### Exercise data
---
`src/rpa_ram.sv`:
```
module rpa_ram #(
  parameter int unsigned WIDTH = 8,
  parameter int unsigned DEPTH = 16
) (
  input  logic                     clk_i,
  input  logic                     we_i,
  input  logic [$clog2(DEPTH)-1:0] waddr_i,
  input  logic [WIDTH-1:0]         wdata_i,
  input  logic [$clog2(DEPTH)-1:0] raddr_i,
  output logic [WIDTH-1:0]         rdata_o
);

  logic [WIDTH-1:0] mem [DEPTH];

  // One write port and one read port with registered read data.
  always_ff @(posedge clk_i) begin
    if (we_i) begin
      mem[waddr_i] <= wdata_i;
    end
    rdata_o <= mem[raddr_i];
  end

endmodule

```
`config.mk`:
```
export PLATFORM = sky130hd
export DESIGN_NAME = rpa_ram
export DESIGN_NICKNAME = d
export VERILOG_FILES = /design/src/rpa_ram.sv
export SDC_FILE = /design/constraint.sdc
export NUM_CORES = 1
export LEC_CHECK = 0
export ABC_CLOCK_PERIOD_IN_PS = 2400
export BUFFER_PORTS_ARGS = -buffer_cell sky130_fd_sc_hd__clkbuf_2
export CAP_MARGIN = 20
export CORE_MARGIN = 8
export CORE_UTILIZATION = 40
export CTS_CLUSTER_SIZE = 16
export DETAILED_ROUTE_END_ITERATION = 10
export PLACE_DENSITY = 0.6
export SYNTH_ARGS = -nofsm -noshare
export SYNTH_HDL_FRONTEND = slang
export SYNTH_SLANG_ARGS = --single-unit
```
`constraint.sdc`:
```
create_clock -name clk_i -period 2.4 [get_ports clk_i]
set_input_delay 0.24 -clock clk_i [delete_from_list [all_inputs] [get_ports clk_i]]
set_output_delay 0.24 -clock clk_i [all_outputs]
set_load 0.005 [all_outputs]
```
==> flow_summary_export.csv, run 1 <==
group,metric,value,unit
status,outcome,"completed",
placed_design,gp_congestion,0.678,
min_path,min_path_type,"in -> reg",
routing,ant_nets,0,
synthesis,yosys.area.top_type,"edfxtp_1",
clock_network,cts_max_level,4,
clock_network,root_buffer,"clkbuf_16",
global_routing,grt_pass1_vias,2606,
clock_network,clk_latency,0.41,ns
sta,period_share,0.572,
synthesis,synthArstFlopShare,0,
routing,wl,9750,um
routing,wl_per_cell,20.8,um
sta,slew_violations,0,
floorplan,core-area,12600,um2
worst_setup_path,end_kind,"register",
synthesis,synth_compound_area_frac,0.0233,
worst_setup_path,worstSetupPathType,"reg -> reg",
placed_design,io_buffers,25,
final_layout,syn_to_final_growth,20.0,%
floorplan,rows,41,
synthesis,yosysMostFrequentCell,"edfxtp_1",
global_routing,antenna_found_initial,0,
power,power_density,893,nW/um2
clock_network,clk_path_buf_depth,2,
sta,whs,0.265,ns
clock_network,cts_resized,0,
floorplan,initial_core_util,0.408,
synthesis,synthSimpleGateAreaFrac,0.0318,
synthesis,ys_warn_count,0,
worst_setup_path,cp_max_fo,1,
clock_network,clock-sinks,136,
synthesis,ys_top_cells_by_count,"128 x edfxtp_1, 18 x mux4_2, 16 x a22oi_1, 14 x mux4_1, 13 x nor2_1",
synthesis,netlist_instances,229,
synthesis,ys_types,19,
sta,slew_headroom,0.597,
synthesis,synth_edf_count,128,
floorplan,dieArea,16800,um2
placed_design,place_hpwl,6280,um
synthesis,synth_top_family_by_area,"multiplexers",
sta,tightest_slew,0.603,ns
routing,dr.pass1.iters,4,
final_layout,regArea,4000,um2
clock_network,post_cts_buffers,0,
final_layout,n_antenna_cell,0,
power,p_leak,2.12,nW
final_layout,fillerInstances,1025,
sta,setup_ws,1.03,ns
sta,rsz0062_at_grt,"false",
sta,hold_viol,0,
final_layout,nNetsFinal,301,
clock_network,cts_made_buffers,17,
flow_run,drv.max_cap_violation_count,0,
sta,finalSetupTns,0,ns
global_routing,grt_pass1_wl,15100,um
routing,drc,0,
clock_network,cts_tree,"done",
clock_network,cts_hold_buffers,0,
synthesis,synth_area_leaders,"edfxtp_1 75%, mux4_2 7.9%, mux4_1 7.1%",
synthesis,syn-num-nets,247,
power,power,5.51,mW
synthesis,synth-main-ff-cell,"edfxtp_1",
floorplan,chipWidth,129,um
synthesis,synth-xor-area-share,0,
global_routing,track_usage,0.127,
routing,vias,2397,
sta,max_freq,729,MHz
sta,period_minus_slack,1.37,ns
global_routing,grt.overflow.total,0,
final_layout,multi_input_area,1060,um2
worst_setup_path,worst_ep_arrival_time,1.66,ns
synthesis,synth.avg_cell_area,22.5,um2
power,irDropWorstVdd,0.506,mV
floorplan,ios,26,
floorplan,die_h,129,um
synthesis,synthAdderAreaFrac,0,
routing,drt-initial-drc-count,168,
clock_network,clk_pin_slew,0.06,ns
placed_design,place_ws,0.659,ns
sta,setup_viol,0,
sta,skew,0.00633,ns
final_layout,final_util,0.489,
synthesis,ys_ff_latch,136,
routing,vias_per_cell,5.12,
global_routing,grt_max_degree,33,
worst_setup_path,cp.required,2.69,ns
worst_setup_path,cp-start-kind,"register",
synthesis,syn_area,5150,um2
synthesis,yosysSeqAreaShare,0.778,
synthesis,muxShareOfSynthArea,0.150,
final_layout,drive_gt1_frac,0.318,
synthesis,synth_top_area_share,0.747,
per-layer routing:
layer	global-route usage	vias to the layer above	share of wire	wire length, um
met5	0	-	0	0
met4	0.0594	0	0.014	139
li1	-	1081	-	-
met3	0.0386	14	0.041	401
met2	0.217	61	0.52	5080
met1	0.143	1241	0.42	4130
cell families after synthesis:
| kind of cell | after synthesis |
|---|---|
| AOI/OAI and AO/OA | 16 |
| DFF | 136 |
| muxes | 32 |
| and+or+nand+nor | 35 |
| buffers and inverters | 10 |
power breakdown:
part | internal (mW) | switching, mW
clock | 1.72 | 0.887
combinational | 0.105 | 0.135
sequential | 2.66 | 0.0149
total | 4.48 | 1.04
cells in the final DEF, fill, tap and decap left out, types with 8 or more instances in the layout:
master,netlist,layout
nor2_1,13,13
buf_4,1,19
mux4_2,18,18
a22oi_1,16,16
dfxtp_1,8,8
nand2_1,9,9
edfxtp_1,128,128
mux4_1,14,14
clkbuf_2,0,25
clkbuf_16,0,17
final timing paths:
kind,start,end,slack [ns],depth (start not counted)
setup / recovery,mem[5][3],rdata_o[3],1.03,3
hold / removal,wdata_i[0],mem[7][0],0.26,1
setup reg to reg,mem[5][3],rdata_o[3],1.03,3
hold reg to reg,mem[14][2],rdata_o[2],0.66,3
sequential cells by signal, indices dropped and copies added, names as in the netlist:
register	count
rdata_o	8
mem	128
per-stage QoR:
stage	instances	cell area, um2
finish	468	6180
global route	468	6180
CTS	468	6180
detailed placement	436	5560
global placement	436	5560
floorplan	229	5150
critical path: stages, from the launching register on:
cell,delay (ns)
edfxtp_1,0.36
mux4_1,0.55
a22oi_1,0.26
nand2_1,0.08
final cells by class:
| cell class | count | area share |
|---|---|---|
| clock buffers | 25 | 0.0851 |
| clock inverters | 7 | 0.0142 |
| multi-input cells | 83 | 0.171 |
| flip-flops and latches | 136 | 0.648 |
| well taps | 172 | 0.0348 |
| repair buffers | 45 | 0.0466 |
Power figures use the tool's default switching activity.
==> inputs of run 2 (changes only) <==
ABC_AREA = 1   (was default)
ABC_CLOCK_PERIOD_IN_PS = 1300   (was 2400)
clock period = 1.3 ns   (was 2.4 ns; I/O delays follow)
==> run 2 against run 1 <==
Net effect:
- combinational power increased to 2.6 times the previous value
- sequential share of layout area decreased by 6.0 points
- critical path type is now reg -> out
- sequential power increased by 85%
- clock power increased by 89%
- register-to-register slack got worse by 0.76 ns
- hold slack got worse by 0.092 ns
- synthesized cell count increased by 140%
- non-clock buffer count increased by 6
- global-route usage increased by 2.1 points
- setup slack got worse by 0.77 ns
- clock skew increased by 0.00060 ns
- power increased by 90%
==> flow_summary_export.csv, run 2 <==
group,metric,value,unit
sta,tightest_slew,0.432,ns
power,power_density,1540,nW/um2
clock_network,clk_path_buf_depth,2,
worst_setup_path,cp_max_fo,1,
synthesis,netlist_instances,551,
global_routing,grt_max_degree,65,
floorplan,core-area,14300,um2
synthesis,synth-main-ff-cell,"edfxtp_1",
floorplan,die_h,136,um
routing,ant_nets,0,
worst_setup_path,critPathMaxStageDelay,0.37,ns
min_path,min_path_type,"in -> reg",
global_routing,grt_pass1_vias,3802,
sta,finalSetupTns,0,ns
worst_setup_path,cp-start-kind,"register",
placed_design,io_buffers,25,
final_layout,multi_input_area,1210,um2
routing,drt-initial-drc-count,335,
min_path,hold_start,"raddr_i[3]",
power,power,10.5,mW
power,p_comb_frac,0.059,
final_layout,syn_to_final_growth,18.1,%
synthesis,synth_area_leaders,"edfxtp_1 67%, nand2_1 11%, nand3_1 8.4%",
clock_network,post_cts_buffers,0,
worst_setup_path,cp-startpoint,"rdata_o[7]",
sta,hold_viol,0,
floorplan,chipWidth,136,um
synthesis,syn_area,5770,um2
clock_network,clock-sinks,136,
worst_setup_path,crit_chain,"clkbuf_2",
clock_network,cts_tree,"done",
worst_setup_path,worstRegToRegCells,6,
worst_setup_path,cp_top_family,"flip-flops",
power,power_frac_seq,0.472,
final_layout,top_register,"mem",
worst_setup_path,end_kind,"output port",
final_layout,final_cell_mix,"173 x nand2_1, 128 x edfxtp_1, 100 x inv_1",
global_routing,track_usage,0.148,
global_routing,grt.overflow.total,0,
min_path,hold_path_depth,4,
final_layout,regArea,4000,um2
synthesis,synth_edf_count,128,
sta,slew_violations,0,
synthesis,yosys.area.top_type,"edfxtp_1",
sta,skew,0.00693,ns
clock_network,cts_hold_buffers,0,
power,switching_share,0.209,
sta,max_freq,959,MHz
synthesis,synth_top_area_share,0.667,
final_layout,mostFrequentLayoutCell,"nand2_1",
final_layout,nNetsFinal,615,
flow_run,drv.max_cap_violation_count,0,
clock_network,clk_latency,0.41,ns
power,switchingPower,2.19,mW
worst_setup_path,timing.rr.end,"rdata_o[4]",
routing,vias,3766,
floorplan,initial_core_util,0.403,
status,outcome,"completed",
routing,drc,0,
synthesis,ys_top_cells_by_count,"173 x nand2_1, 128 x edfxtp_1, 100 x inv_1, 97 x nand3_1, 17 x nor2_1",
placed_design,gp_congestion,0.799,
floorplan,rows,44,
synthesis,syn-num-nets,569,
clock_network,cts_max_level,4,
final_layout,fillerInstances,1313,
final_layout,n_antenna_cell,0,
power,p_leak,2.97,nW
sta,slew_headroom,0.712,
sta,rsz0062_at_grt,"false",
routing,vias_per_cell,4.74,
routing,wl_per_cell,16.1,um
clock_network,clk_pin_slew,0.06,ns
synthesis,synth.avg_cell_area,10.5,um2
sta,setup_viol,0,
clock_network,root_buffer,"clkbuf_16",
routing,dr.pass1.iters,5,
placed_design,place_hpwl,8160,um
routing,wl,12800,um
power,irDropWorstVdd,0.864,mV
sta,period_share,0.802,
worst_setup_path,rrSetupSlack,0.27,ns
worst_setup_path,worstSetupPathType,"reg -> out",
min_path,hold_path_end,"rdata_o[2]",
final_layout,drive_gt1_frac,0.134,
floorplan,ios,26,
synthesis,ys_ff_latch,136,
synthesis,yosysMostFrequentCell,"nand2_1",
synthesis,ys_types,12,
synthesis,synthArstFlopShare,0,
worst_setup_path,r2r_start,"mem[11][4]",
global_routing,antenna_found_initial,0,
floorplan,dieArea,18500,um2
final_layout,reg_top3,"mem x128, rdata_o x8",
worst_setup_path,worst_ep_arrival_time,0.91,ns
global_routing,grt_pass1_wl,20500,um
sta,period_minus_slack,1.04,ns
clock_network,cts_made_buffers,17,
power,power.share.clock,0.470,
final_layout,largest_register_ff_count,128,
clock_network,cts_resized,0,
synthesis,yosysSeqAreaShare,0.694,
power,p_int,8.27,mW
worst_setup_path,crit_buf_inv,1,
synthesis,ys_warn_count,0,
worst_setup_path,cp.required,1.17,ns
worst_setup_path,crit_path_top_delay_cell,"dfxtp_1",
[run 2: cell count changes in the layout (fill, tap and decap cells not counted), moves of 7 or more]
cell,previous run,this run
clkbuf_8,7,0
mux4_1,14,0
nand2_1,9,173
inv_1,0,100
mux4_2,18,0
a22oi_1,16,0
nand3_1,1,97
[run 2: kinds of logic after synthesis]
kind of cell / share of synthesized area
buf+inv: 0.0952
simple gates: 0.210
flops: 0.694
[run 2: power by group through the flow]
stage                     combinational, mW  clock (mW)  sequential (mW)
after global placement                0.610           0             5.02
after CTS                             0.624        4.97             4.93
final                                 0.612        4.92             4.93
after detailed placement              0.621           0             5.02
after global routing                  0.689        5.16             4.94
after floorplan                       0.346           0             5.02
[run 2: worst max path at each step]
stage | endpoint | slack (ns) | cells after the start
finish | rdata_o[7] | 0.26 | 1
global route | rdata_o[7] | 0.16 | 6
CTS | rdata_o[7] | 0.22 | 1
detailed placement | rdata_o[4] | 0.08 | 7
global placement | rdata_o[4] | 0.11 | 7
floorplan | mem[10][0] | 0.22 | 2
[run 2: cell type report]
| class | count | share of cell area |
|---|---|---|
| sequential | 136 | 0.588 |
| multi-input combinational | 289 | 0.178 |
| clock buffer | 17 | 0.0625 |
| inverter | 102 | 0.0562 |
| timing repair buffer | 51 | 0.0544 |
| tap | 184 | 0.0338 |
| clock inverter | 15 | 0.0270 |
[run 2: through the flow]
stage          hold slack, ns  setup slack, ns  std cells  instance area [um2]   util
4_1_cts                 0.172            0.221        794                 6810  0.476
2_1_floorplan           0.229            0.219        551                 5770      -
6_report                0.173            0.257        794                 6810  0.476
5_1_grt                 0.175            0.156        794                 6810  0.476
3_3_place_gp            0.506            0.106        762                 6200  0.433
3_5_place_dp            0.503           0.0777        762                 6200  0.433
[run 2: routing by layer]
metal,GRT usage,vias to the layer above,wire [um]
met5,0,-,0
met1,0.183,1789,5520
met2,0.249,104,6260
met3,0.0329,10,821
li1,-,1863,-
met4,0.0574,0,158
==> inputs of run 3 (changes only) <==
ABC_AREA = 0   (was 1)
ABC_CLOCK_PERIOD_IN_PS = 900   (was 1300)
PLACE_DENSITY = 0.62   (was 0.6)
clock period = 0.9 ns   (was 1.3 ns; I/O delays follow)
==> run 3 against run 2 <==
Net effect:
- the flow now finishes with violations (negative setup slack)
- clock-buffer cell count is 1 higher
- sequential share of layout area up 1.2 points
- hold slack worse by 0.065 ns
- critical path depth grew 2
- global-route usage down 1.5 points
- flip-flop and latch count stayed put
- combinational power rose by 42%
- first-iteration DRC count down 56%
- critical path type is now reg -> reg
==> flow_summary_export.csv, run 3 (synthesis gave the netlist of run 1 again) <==
group,metric,value,unit
status,outcome,"finished, violations left",
status,violations,"negative setup slack",
worst_setup_path,timing.rr.end,"rdata_o[3]",
clock_network,cts_tree,"done",
floorplan,initial_core_util,0.408,
worst_setup_path,worstSetupPathType,"reg -> reg",
min_path,min_path_type,"in -> reg",
sta,period_minus_slack,1.32,ns
power,power,14.6,mW
worst_setup_path,worst_ep_arrival_time,1.59,ns
routing,drc,0,
placed_design,io_buffers,25,
final_layout,fin_area,6680,um2
clock_network,post_cts_buffers,0,
worst_setup_path,cp_max_fo,1,
worst_setup_path,cp.required,1.17,ns
routing,ant_nets,0,
worst_setup_path,r2r_start,"mem[0][3]",
sta,hold_viol,0,
final_layout,largest_register_ff_count,128,
power,irDropWorstVdd,1.74,mV
sta,whs,0.108,ns
sta,slew_headroom,0.406,
floorplan,core-area,12600,um2
global_routing,track_usage,0.134,
clock_network,clk_pin_slew,0.06,ns
sta,skew,0.0129,ns
routing,dr.pass1.iters,4,
global_routing,grt_pass1_vias,2690,
worst_setup_path,end_kind,"register",
clock_network,cts_hold_buffers,0,
flow_run,drv.max_cap_violation_count,0,
final_layout,fillerInstances,1008,
final_layout,final_util,0.530,
floorplan,dieArea,16800,um2
floorplan,rows,41,
floorplan,ios,26,
sta,setup_viol,14,
clock_network,clk_latency,0.41,ns
placed_design,gp_congestion,0.735,
sta,setup_ws,-0.424,ns
final_layout,n_antenna_cell,0,
global_routing,antenna_found_initial,0,
clock_network,clk_path_buf_depth,2,
global_routing,grt_pass1_wl,15800,um
power,p_leak,2.21,nW
clock_network,root_buffer,"clkbuf_16",
floorplan,die_h,129,um
routing,vias,2467,
sta,max_freq,755,MHz
clock_network,cts_made_buffers,17,
min_path,hold_path_end,"mem[0][5]",
global_routing,grt.overflow.total,0,
final_layout,final_cell_mix,"128 x edfxtp_1, 32 x mux4_2, 22 x clkbuf_2",
placed_design,place_hpwl,6820,um
sta,slew_violations,0,
clock_network,clock-sinks,136,
sta,tightest_slew,0.890,ns
final_layout,mostFrequentLayoutCell,"edfxtp_1",
final_layout,top_register,"mem",
routing,wl_per_cell,20.8,um
routing,vias_per_cell,5.06,
final_layout,reg_top3,"mem x128, rdata_o x8",
global_routing,grt_max_degree,17,
placed_design,place_area,6030,um2
routing,wl,10100,um
min_path,hold_path_depth,1,
worst_setup_path,rrSetupSlack,-0.42,ns
floorplan,chipWidth,129,um
final_layout,syn_to_final_growth,29.8,%
worst_setup_path,cp-start-kind,"register",
final_layout,nNetsFinal,321,
sta,period_share,1.47,
power,power_density,2190,nW/um2
final_layout,drive_gt1_frac,0.506,
clock_network,cts_max_level,4,
min_path,hold_start,"wdata_i[5]",
sta,rsz0062_at_grt,"true",
worst_setup_path,worstRegToRegCells,3,
routing,drt-initial-drc-count,146,
run 3: changes by cell type in the layout (fill, tap and decap cells not counted), sizes merged, moves of 2 or more:
cell,previous run,this run
nor2,17,13
nor3,0,4
mux4,0,32
buf,26,43
nand2,173,9
nand2b,0,2
a22oi,0,16
inv,102,3
nand3,97,1
clkinv,9,7
bufinv,4,2
clkbuf,42,40
run 3: per-stage QoR:
stage               TNS (ns)  std cells  worst slack (ns)
detailed placement    -42.54        456            -0.688
global route           -3.53        488            -0.445
CTS                    -3.15        488            -0.414
finish                 -2.84        488            -0.424
global placement      -41.34        456            -0.694
floorplan             -18.70        229            -0.293
run 3: where the power goes:
| part | switching, mW | leakage (nW) | internal, mW | total [mW] |
|---|---|---|---|---|
| Combinational | 0.437 | 0.713 | 0.433 | 0.870 |
| Sequential | 0.0534 | 1.22 | 7.09 | 7.14 |
| Clock | 2.54 | 0.276 | 4.09 | 6.63 |
run 3: layer usage:
layer  vias up  track usage  routed length, um
li1       1115            -                  -
met3         9       0.0440                386
met4         0       0.0499                104
met5         -            0                  0
met1      1297        0.174               4600
met2        46        0.205               5040
run 3: what timing repair did:
action / 4_1_cts / 5_1_grt
gates resized for setup: 12 / 9
pin swaps: 1 / 4
setup endpoints to repair: 16 / 24
run 3: area by class of cell:
| cell class | count | area (um2) | area share |
|---|---|---|---|
| multi-input cells | 83 | 1170 | 0.175 |
| clock inverters | 14 | 149 | 0.0223 |
| flip-flops and latches | 136 | 4010 | 0.600 |
| well taps | 172 | 215 | 0.0322 |
| repair buffers | 65 | 707 | 0.106 |
| clock buffers | 18 | 429 | 0.0642 |
run 3: critical path: stages, from the launching register on:
cell and delay, ns:
edfxtp_1 0.37, mux4_2 0.46, a22oi_1 0.24, nand2_2 0.12
run 3: worst max path at each step:
stage,endpoint,depth (start not counted),from
3_5_place_dp,rdata_o[3],6,raddr_i[0]
6_report,rdata_o[3],3,mem[0][3]
4_1_cts,rdata_o[3],3,mem[11][3]
2_1_floorplan,mem[0][0],2,waddr_i[2]
5_1_grt,rdata_o[3],3,mem[11][3]
3_3_place_gp,rdata_o[3],6,raddr_i[0]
---
For each line in the entries that holds "critical", return that line.

### Exercise answer
critical path: stages, from the launching register on:
- critical path type is now reg -> out
- critical path depth grew 2
- critical path type is now reg -> reg
run 3: critical path: stages, from the launching register on:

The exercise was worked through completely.